One study in medicine, for example, examined the aftermath of nine different major treatment discoveries such as the finding that the pneumococcus vaccine protects not only children but also adults from respiratory infections, one of our most common killers. On average, the study reported, it took doctors seventeen years to adopt the new treatments for at least half of American patients.
What experts like Dan Boorman have recognized is that the reason for the delay is not usually laziness or unwillingness. The reason is more often that the necessary knowledge has not been translated into a simple, usable, and systematic form. If the only thing people did in aviation was issue dense, pages-long bulletins for every new finding that might affect the safe operation of airplanes—well, it would be like subjecting pilots to the same deluge of almost 700,000 medical journal articles per year that clinicians must contend with. The information would be unmanageable.
But instead, when the crash investigators issued their bulletin—as dense and detailed as anything we find in medicine—Boorman and his team buckled down to the work of distilling the information into its practical essence. They drafted a revision to the standard checklists pilots use for polar flights. They sharpened, trimmed, and puzzled over pause points—how are pilots to know, for instance, whether an engine is failing because of icing instead of something else? Then his group tested the checklist with pilots in the simulator and found problems and fixed them and tested again.
It took about two weeks for the Boeing team to complete the testing and refinement, and then they had their checklist. They sent it to every owner of a Boeing 777 in the world. Some airlines used the checklist as it was, but many, if not most, went on to make their own adjustments. Just as schools or hospitals tend to do things slightly differently, so do airlines, and they are encouraged to modify the checklists to fit into their usual procedures. (This customization is why, when airlines merge, among the fiercest battles is the one between the pilots over whose checklists will be used.) Within about a month of the recommendations becoming available, pilots had the new checklist in their hands—or in their cockpit computers. And they used it.
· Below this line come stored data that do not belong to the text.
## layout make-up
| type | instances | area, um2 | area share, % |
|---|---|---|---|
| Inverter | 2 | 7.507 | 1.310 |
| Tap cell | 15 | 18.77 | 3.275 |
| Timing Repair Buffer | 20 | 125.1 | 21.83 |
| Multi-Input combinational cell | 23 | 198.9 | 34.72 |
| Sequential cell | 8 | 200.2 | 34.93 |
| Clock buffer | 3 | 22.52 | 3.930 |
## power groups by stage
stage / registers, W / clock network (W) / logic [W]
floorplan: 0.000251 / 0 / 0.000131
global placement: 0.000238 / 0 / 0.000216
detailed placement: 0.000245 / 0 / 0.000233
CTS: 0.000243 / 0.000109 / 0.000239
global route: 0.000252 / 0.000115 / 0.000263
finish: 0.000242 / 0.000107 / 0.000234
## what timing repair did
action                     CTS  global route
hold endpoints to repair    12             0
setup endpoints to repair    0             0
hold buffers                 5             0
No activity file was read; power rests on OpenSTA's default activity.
`src/rtl/prc_pkg.sv`:
```
package prc_pkg;

    typedef enum logic {
        MERGE_GT = 1'b0,
        MERGE_EQ = 1'b1
    } merge_mode_e;

    // One step of the merge chain: this lane decides unless it compared
    // equal, in which case the less significant remainder decides.
    function automatic logic lane_step(input logic gt_b,
                                       input logic eq_b,
                                       input logic rest_b);
        return gt_b | (eq_b & rest_b);
    endfunction

endpackage

```
`src/rtl/prc_chain.sv`:
```
module prc_chain #(
    parameter int LANES = 3,
    localparam int BW = LANES - 1
) (
    input  logic [LANES-1:0] eq_i,
    input  logic [LANES-1:0] gt_i,
    input  logic [BW-1:0]    bnd_i,
    input  prc_pkg::merge_mode_e mode_i,
    output logic [LANES-1:0] chain_o
);
    import prc_pkg::*;

    logic             end_val;
    logic [LANES-1:0] gt_eff;

    always_comb begin
        end_val = (mode_i == MERGE_EQ);
        gt_eff  = end_val ? '0 : gt_i;
    end

    // Walk from the least significant lane upward so no bit depends on a
    // later assignment in the same vector.
    always_comb begin
        logic acc;
        chain_o = '0;
        acc     = end_val;
        for (int k = LANES - 1; k >= 0; k--) begin
            if (k < LANES - 1) begin
                if (bnd_i[k]) acc = end_val;
            end
            acc        = lane_step(gt_eff[k], eq_i[k], acc);
            chain_o[k] = acc;
        end
    end

    // In equality mode a chain bit can only be set where the lane is equal.
    always_comb begin
        for (int k = 0; k < LANES; k++) begin
            if (mode_i == MERGE_EQ && chain_o[k])
                p_eq_needs_equal_r8: assert (eq_i[k]);
        end
    end

endmodule

```
`src/rtl/prc_start_mask.sv`:
```
module prc_start_mask #(
    parameter int LANES = 3,
    localparam int BW = LANES - 1
) (
    input  logic [BW-1:0]    bnd_i,
    input  logic [LANES-1:0] chain_i,
    output logic [LANES-1:0] res_o
);
    logic [LANES-1:0] head;

    generate
        for (genvar k = 0; k < LANES; k++) begin : g_head
            if (k == 0) begin : g_first
                assign head[k] = 1'b1;
            end else begin : g_rest
                assign head[k] = bnd_i[k-1];
            end
        end
    endgenerate

    assign res_o = chain_i & head;

endmodule

```
`src/rtl/prc_combiner.sv`:
```
module prc_combiner #(
    parameter int LANES = 3,
    localparam int BW = LANES - 1
) (
    input  logic [LANES-1:0] eq_i,
    input  logic [LANES-1:0] gt_i,
    input  logic [BW-1:0]    bnd_i,
    input  logic             mode_sel_i,
    output logic [LANES-1:0] res_o
);
    import prc_pkg::*;

    merge_mode_e      mode_d;
    logic [LANES-1:0] chain_d;

    assign mode_d = merge_mode_e'(mode_sel_i);

    prc_chain #(.LANES(LANES)) u_chain (
        .eq_i    (eq_i),
        .gt_i    (gt_i),
        .bnd_i   (bnd_i),
        .mode_i  (mode_d),
        .chain_o (chain_d)
    );

    prc_start_mask #(.LANES(LANES)) u_mask (
        .bnd_i   (bnd_i),
        .chain_i (chain_d),
        .res_o   (res_o)
    );

    always_comb begin
        if (!mode_sel_i && (&bnd_i))
            p_open_gt_passthru_r1: assert (res_o == gt_i);
        if (mode_sel_i && (&bnd_i))
            p_open_eq_passthru_r5: assert (res_o == eq_i);
        if (mode_sel_i && (bnd_i == '0))
            p_joined_eq_and_r6: assert (res_o[0] == (&eq_i));
        for (int k = 1; k < LANES; k++) begin
            if (!bnd_i[k-1])
                p_inner_lane_zero_r9: assert (!res_o[k]);
        end
    end

endmodule

```
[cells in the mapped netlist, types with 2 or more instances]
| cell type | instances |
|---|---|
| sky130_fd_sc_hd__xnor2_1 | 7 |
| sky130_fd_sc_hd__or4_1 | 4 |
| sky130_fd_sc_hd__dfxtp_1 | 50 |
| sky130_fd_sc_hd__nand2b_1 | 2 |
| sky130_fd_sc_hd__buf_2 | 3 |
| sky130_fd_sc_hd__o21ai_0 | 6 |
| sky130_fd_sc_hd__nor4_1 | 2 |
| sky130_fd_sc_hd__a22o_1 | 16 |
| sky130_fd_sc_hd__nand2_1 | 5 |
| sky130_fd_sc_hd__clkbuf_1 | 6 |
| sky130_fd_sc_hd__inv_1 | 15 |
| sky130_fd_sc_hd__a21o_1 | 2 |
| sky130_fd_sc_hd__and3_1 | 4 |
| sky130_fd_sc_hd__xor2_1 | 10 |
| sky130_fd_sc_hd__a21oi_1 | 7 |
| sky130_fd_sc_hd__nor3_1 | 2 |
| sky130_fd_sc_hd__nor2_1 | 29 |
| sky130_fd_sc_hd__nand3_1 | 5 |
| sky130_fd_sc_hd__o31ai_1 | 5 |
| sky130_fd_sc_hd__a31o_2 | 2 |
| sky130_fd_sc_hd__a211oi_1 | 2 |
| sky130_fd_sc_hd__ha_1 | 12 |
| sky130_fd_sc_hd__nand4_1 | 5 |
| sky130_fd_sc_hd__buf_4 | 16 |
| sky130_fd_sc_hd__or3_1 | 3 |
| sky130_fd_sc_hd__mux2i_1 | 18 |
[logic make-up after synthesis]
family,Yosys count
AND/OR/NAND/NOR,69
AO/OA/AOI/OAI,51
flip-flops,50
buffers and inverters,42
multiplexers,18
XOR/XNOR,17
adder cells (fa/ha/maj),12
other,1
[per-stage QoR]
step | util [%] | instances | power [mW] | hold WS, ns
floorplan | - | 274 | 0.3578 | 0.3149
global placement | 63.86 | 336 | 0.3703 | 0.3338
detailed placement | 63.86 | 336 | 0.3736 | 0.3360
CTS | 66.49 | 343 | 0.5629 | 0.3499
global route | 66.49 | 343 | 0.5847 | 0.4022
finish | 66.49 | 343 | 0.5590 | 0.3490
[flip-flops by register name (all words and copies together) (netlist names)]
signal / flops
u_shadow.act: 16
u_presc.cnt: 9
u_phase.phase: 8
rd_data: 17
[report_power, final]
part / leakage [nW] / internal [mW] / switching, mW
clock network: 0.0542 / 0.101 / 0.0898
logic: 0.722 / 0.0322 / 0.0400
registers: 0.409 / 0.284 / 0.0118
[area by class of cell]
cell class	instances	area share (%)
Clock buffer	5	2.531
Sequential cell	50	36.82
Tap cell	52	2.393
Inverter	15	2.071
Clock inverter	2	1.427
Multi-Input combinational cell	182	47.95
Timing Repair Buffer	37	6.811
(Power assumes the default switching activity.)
How do we know? Because on November 26, 2008, the disaster almost happened again. This time it was a Delta Air Lines flight from Shanghai to Atlanta with 247 people aboard. The Boeing 777 was at thirty-nine thousand feet over Great Falls, Montana, when it experienced “an uncommanded rollback” of the right No. 2 engine—the engine, in other words, failed. Investigation later showed that ice had blocked the fuel lines—the icing theory was correct—and Boeing instituted a mechanical change to keep it from happening again. But in the moment, the loss of one engine in this way, potentially two, over the mountains of Montana could have been catastrophic.
The pilot and copilot knew what to do, though. They got out their checklist and followed the lessons it offered. Because they did, the engine recovered, and 247 people were saved. It went so smoothly, the passengers didn’t even notice.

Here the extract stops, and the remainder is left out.